Uma Performance que Transcende o Esporte
Embora tenha sido marcada por polêmicas, a apresentação de Bad Bunny no intervalo do Super Bowl, realizada no último domingo em Santa Clara, Califórnia, deixou uma marca indelével na cultura e na política dos Estados Unidos. O rapper porto-riquenho, enfrentou críticas de Donald Trump, que desaprovou a escolha da atração principal e chegou a organizar um evento paralelo, mas isso não diminuiu o impacto de sua performance. Bad Bunny não só atraiu a atenção do público, mas também provocou reflexões profundas sobre identidade e resistência, inserindo questões anticoloniais em um dos eventos mais assistidos do mundo.
Na data do jogo, o volume de telespectadores foi impressionante, com a apresentação atingindo 135,4 milhões de visualizações. Esse número superou as marcas anteriores de artistas como Kendrick Lamar e Michael Jackson, indicando um crescente interesse por representações diversas na mídia. A cobertura da mídia elogiou o show como uma celebração da diversidade, mas também gerou reações negativas entre os apoiadores de Trump, que criticaram não apenas a performance de Bad Bunny, mas também sua origem porto-riquenha, desconsiderando que Porto Rico é um território dos Estados Unidos.
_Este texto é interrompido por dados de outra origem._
## src/rtl/fft_cim_pkg.sv

```systemverilog
// Shared definitions for the fft_cim address-generation blocks.
package fft_cim_pkg;

  typedef enum logic {
    IDLE = 1'b0,
    RUN  = 1'b1
  } state_t;

  // Stage counter width: enough bits for 0..log2n-1, never narrower than one bit.
  function automatic int unsigned stg_width(input int unsigned log2n);
    int unsigned w;
    w = $clog2(log2n);
    return (w < 1) ? 1 : w;
  endfunction

  // Reverse the low w bits of v; bits at and above w come back as zero.
  function automatic logic [31:0] bit_rev(input logic [31:0] v, input int unsigned w);
    logic [31:0] r;
    r = '0;
    for (int unsigned i = 0; i < w; i++) begin
      r[i] = v[w-1-i];
    end
    return r;
  endfunction

endpackage

```

## src/rtl/mod_counter.sv

```systemverilog
// Modulo counter 0..MAX with synchronous clear and advance enable.
// wrap flags the cycle in which an enabled count rolls MAX back to 0.
module mod_counter #(
  parameter int unsigned W   = 4,
  parameter int unsigned MAX = 15
) (
  input  logic         clk,
  input  logic         rst,
  input  logic         clr,
  input  logic         en,
  output logic [W-1:0] q,
  output logic         wrap
);

  localparam logic [W-1:0] QMAX = W'(MAX);

  assign wrap = en & (q == QMAX);

  // Count register: reset/clear to zero, otherwise advance modulo MAX+1 when enabled.
  always_ff @(posedge clk) begin
    if (rst || clr) begin
      q <= '0;
    end else if (en) begin
      q <= (q == QMAX) ? '0 : q + W'(1);
    end
  end

endmodule

```

## src/rtl/fft_index_counter.sv

```systemverilog
// FFT butterfly index sequencer: inner index 0..N/2-1 nested inside stage 0..LOG2N-1,
// with start/abort control, stall enable, bit-reversed index and continuous-frame mode.
module fft_index_counter
  import fft_cim_pkg::*;
#(
  parameter  int unsigned LOG2N = 4,
  parameter  int unsigned FRM_W = 8,
  localparam int unsigned IDX_W = LOG2N - 1,
  localparam int unsigned STG_W = stg_width(LOG2N)
) (
  input  logic             clk,
  input  logic             rst,
  input  logic             start,
  input  logic             abort,
  input  logic             en,
  input  logic             cont,
  output logic             busy,
  output logic [IDX_W-1:0] idx,
  output logic [IDX_W-1:0] idx_rev,
  output logic [STG_W-1:0] stage,
  output logic             last,
  output logic             done,
  output logic [FRM_W-1:0] frames
);

  localparam int unsigned IDX_MAX = (2 ** IDX_W) - 1;
  localparam logic [IDX_W-1:0] IDX_LAST = IDX_W'(IDX_MAX);
  localparam logic [STG_W-1:0] STG_LAST = STG_W'(LOG2N - 1);

  state_t state;
  logic   step;
  logic   idx_wrap;
  logic   stg_wrap;

  // A step is only accepted while running; abort overrides it in the same cycle.
  assign step = (state == RUN) & en & ~abort;

  // The final step wraps both counters to zero on their own, so a continuous-mode
  // restart needs no explicit clear and leaves no bubble between frames.
  mod_counter #(
    .W   (IDX_W),
    .MAX (IDX_MAX)
  ) u_idx (
    .clk  (clk),
    .rst  (rst),
    .clr  (abort),
    .en   (step),
    .q    (idx),
    .wrap (idx_wrap)
  );

  mod_counter #(
    .W   (STG_W),
    .MAX (LOG2N - 1)
  ) u_stage (
    .clk  (clk),
    .rst  (rst),
    .clr  (abort),
    .en   (idx_wrap),
    .q    (stage),
    .wrap (stg_wrap)
  );

  assign busy    = (state == RUN);
  assign last    = busy & (stage == STG_LAST) & (idx == IDX_LAST);
  assign idx_rev = IDX_W'(bit_rev(32'(idx), IDX_W));

  // Control FSM with registered done pulse and completed-frame count.
  always_ff @(posedge clk) begin
    if (rst) begin
      state  <= IDLE;
      done   <= 1'b0;
      frames <= '0;
    end else if (abort) begin
      state <= IDLE;
      done  <= 1'b0;
    end else begin
      done <= 1'b0;
      case (state)
        IDLE: begin
          if (start) begin
            state <= RUN;
          end
        end
        RUN: begin
          if (step && stg_wrap) begin
            done   <= 1'b1;
            frames <= frames + FRM_W'(1);
            state  <= cont ? RUN : IDLE;
          end
        end
        default: state <= IDLE;
      endcase
    end
  end

endmodule

```

## config.mk

```make
export PLATFORM = sky130hd
export DESIGN_NAME = fft_index_counter
export DESIGN_NICKNAME = d
export VERILOG_FILES = /design/src/rtl/fft_cim_pkg.sv /design/src/rtl/mod_counter.sv /design/src/rtl/fft_index_counter.sv
export SDC_FILE = /design/constraint.sdc
export NUM_CORES = 1
export LEC_CHECK = 0
export BUFFER_PORTS_ARGS = -buffer_cell sky130_fd_sc_hd__buf_2
export CELL_PAD_IN_SITES_DETAIL_PLACEMENT = 1
export CELL_PAD_IN_SITES_GLOBAL_PLACEMENT = 2
export CORE_MARGIN = 3
export CORE_UTILIZATION = 24
export CTS_BUF_LIST = sky130_fd_sc_hd__clkbuf_16
export DETAILED_ROUTE_END_ITERATION = 16
export GPL_TIMING_DRIVEN = 1
export PLACE_DENSITY_LB_ADDON = 0.08
export SYNTH_ARGS = -nofsm -noshare
export SYNTH_HDL_FRONTEND = slang
export SYNTH_SLANG_ARGS = --single-unit
```

## constraint.sdc

```tcl
create_clock -name clk -period 1.65 [get_ports clk]
set_clock_uncertainty 0.15 [all_clocks]
set_input_delay 0.4125 -clock clk [delete_from_list [all_inputs] [get_ports clk]]
set_output_delay 0.4125 -clock clk [all_outputs]
set_load 0.005 [all_outputs]
```

==> flow_summary_export.csv <==
group,metric,value,unit
cts,cts_tree,"done",
synth,synth_seq_cells,15,
cells_and_area,drive_gt1_share,52.0,%
detailed_routing,num_vias,793,
synth,async_flop_share,0,%
status,violations,"setup timing",
cells_and_area,final_nets,138,
worst_hold_path,hp-start,"start",
grt,grt_pass1_wl,3790,um
cells_and_area,design_area,1220,um2
synth,synth_area_leader_cell,"dfxtp_1",
cells_and_area,final_core_util,43.1,%
placement,placedInstanceArea,1010,um2
synth,synth.yosys.warnings,0,
die,row_count,19,
grt,grt-ovfl-total,0,
status,status,"complete, but fails checks",
cts,insertion_delay,0.24,ns
grt,gr-usage-all-layers,13.8,%
placement,globalplace.congestion,0.743,
cells_and_area,diodes,0,
sta,slew_headroom,74.8,%
sta,min_period_over_period,109,%
power,powerDensity,708,nW/um2
synth,synthFlopType,"dfxtp_1",
setup_path,start_kind,"flip-flop",
sta,worst_slew_pin_slew,0.378,ns
synth,synth_cells,81,
power,ir_drop,0.000393,V
sta,hold_slack,0.283,ns
grt,grt_max_degree,11,
synth,synth_commonest_cells,"dfxtp_1 (15), a21oi_1 (13), nand2_1 (8)",
cts,cts-root-buf,"clkbuf_16",
detailed_routing,drt_iter0_markers,22,
placement,dpl.hpwl,1690,um
cts,numCtsBuffers,3,
sta,rsz0062_at_grt,"true",
die,start_util,25.9,%
setup_path,path_class,"reg2out",
synth,synth_cell_types,23,
detailed_routing,wl_per_cell,14.1,um
setup_path,cp.arrival,1.24,ns
cts,cts.clk_slew.worst_paths,0.05,ns
die,dieArea,3750,um2
setup_path,reg2reg_from,"u_idx.q[1]$_SDFFE_PP0N_",
cells_and_area,area_growth_syn_to_layout,66.7,%
sta,setup_violations,5,
detailed_routing,viasPerCell,5.02,
die,ios,25,
detailed_routing,route.detailed.drc,0,
detailed_routing,routed_wl,2230,um
detailed_routing,first_pass_iters,3,
grt,first_global_vias,803,
synth,syn-num-nets,91,
setup_path,end_kind,"output pin",
synth,ys_seq_area_share,41.0,%
synth,synth-edff-count,0,
placement,portBuffers,24,
cts,htree_levels,1,
synth,synth_area,732,um2
cts,clockBufferDepth,2,
power,leakagePower,0.533,nW
sta,final_max_slew_viol_count,0,
detailed_routing,final_antenna_net_count,0,
sta,fin_ws,-0.150,ns
worst_hold_path,min_path_type,"in2reg",
synth,synth_top_area_share,41.0,%
sta,max_freq,555,MHz
die,die_w,61.2,um
synth,synth.most_common_cell,"dfxtp_1",
sta,fin_crit,1.80,ns
die,coreArea,2830,um2
cts,clock-sinks,15,
sta,hold_viol,0,
setup_path,path_max_fanout,2,
run,drv_cap,0,
cts,ctsHoldBuffers,0,
grt,antenna_found_initial,0,
setup_path,crit_path_start,"u_idx.q[1]$_SDFFE_PP0N_",
die,die_h,61.2,um
synth,synth.area.top_cells,"dfxtp_1 (41%), a21oi_1 (8.9%), ha_1 (6.8%)",
setup_path,worstPathRequired,1.09,ns
synth,synth.avg_cell_area,9.04,um2
worst paths after layout:
path,end,slack (ns),cells after the start
hold / removal,busy$_SDFF_PP0_,0.28,3
hold reg to reg,frames[7]$_SDFFE_PP0P_,0.34,2
setup / recovery,last,-0.15,5
setup reg to reg,frames[5]$_SDFFE_PP0P_,-0.10,7
cells in the final DEF (no fill, tap or decap), types with 3 or more instances in the layout:
cell	instances
clkbuf_16	3
nor3_1	3
o31ai_1	4
buf_4	21
or4_1	5
a21oi_2	3
or3_1	3
dfxtp_1	13
nand2_1	8
ha_4	3
a21oi_1	10
buf_6	3
buf_2	23
flip-flops by register name, summed over array words and instances, names as in the netlist:
signal and flops:
u_stage.q 2, u_idx.q 3, busy 1, done 1
frames 8
power breakdown:
group / internal, mW / switching [mW] / total, mW
combinational: 0.0122 / 0.0160 / 0.0282
sequential: 0.364 / 0.00133 / 0.366
clock: 0.321 / 0.149 / 0.470
total: 0.698 / 0.166 / 0.864
kinds of logic after synthesis:
family	Yosys count	share of synthesized area, %
flip-flops	15	41.0
buffers and inverters	7	5.13
adder cells (fa/ha/maj)	4	6.84
AND/OR/NAND/NOR	34	30.6
AO/OA/AOI/OAI	21	16.4
metal layers:
layer | vias to the layer above | wire, um | share of wire, % | GRT usage (%)
met5 | - | 0 | 0 | 0
met4 | 0 | 11 | 0.49 | 3.72
met3 | 2 | 86 | 3.9 | 3.98
met2 | 16 | 1080 | 48 | 22.4
met1 | 376 | 1050 | 47 | 17.8
li1 | 399 | - | - | -
repair_timing:
item / in CTS / in global routing
pin swaps: 11 / 6
setup buffers: 6 / 2
gates resized for setup: 4 / 9
endpoints found under the setup margin: 4 / 10
critical path, cell delays in order (launching register included):
cell and delay [ns]:
dfxtp_2 0.33, ha_4 0.16, ha_4 0.15, buf_6 0.11, and3_4 0.14, buf_6 0.11
layout make-up:
cell class              instances  area (um2)
clock buffers                   3        75.1
clock inverters                 1        3.75
fillers                       342        1610
inverters                       1        3.75
multi-input cells              59         469
flip-flops and latches         15         303
well taps                      31        38.8
repair buffers                 48         327
per-stage QoR:
| step | worst slack, ns | instances | total power [mW] | TNS [ns] |
|---|---|---|---|---|
| 2_1_floorplan | 0.00551 | 81 | 0.385 | 0 |
| 3_3_place_gp | -0.0213 | 147 | 0.401 | -0.0325 |
| 3_5_place_dp | -0.0338 | 147 | 0.401 | -0.0990 |
| 4_1_cts | -0.160 | 157 | 0.881 | -0.586 |
| 5_1_grt | -0.182 | 158 | 0.903 | -0.933 |
| 6_report | -0.150 | 158 | 0.864 | -0.430 |
No activity file was read; power rests on OpenSTA's default activity.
A reação do ex-presidente chegou a ser desdenhosa: “Ninguém entende uma palavra do que esse cara está dizendo”, afirmou Trump, destacando que a dança era “repugnante” e que o espetáculo era um desdém à cultura americana. Contudo, essa crítica não teve o efeito esperado. A apresentação foi recebida com entusiasmo e se tornou um símbolo de resistência para a comunidade latina nos EUA, em tempos de repressão e hostilidade. Ela ilustrou como a autenticidade pode se manifestar através do ativismo anticolonial.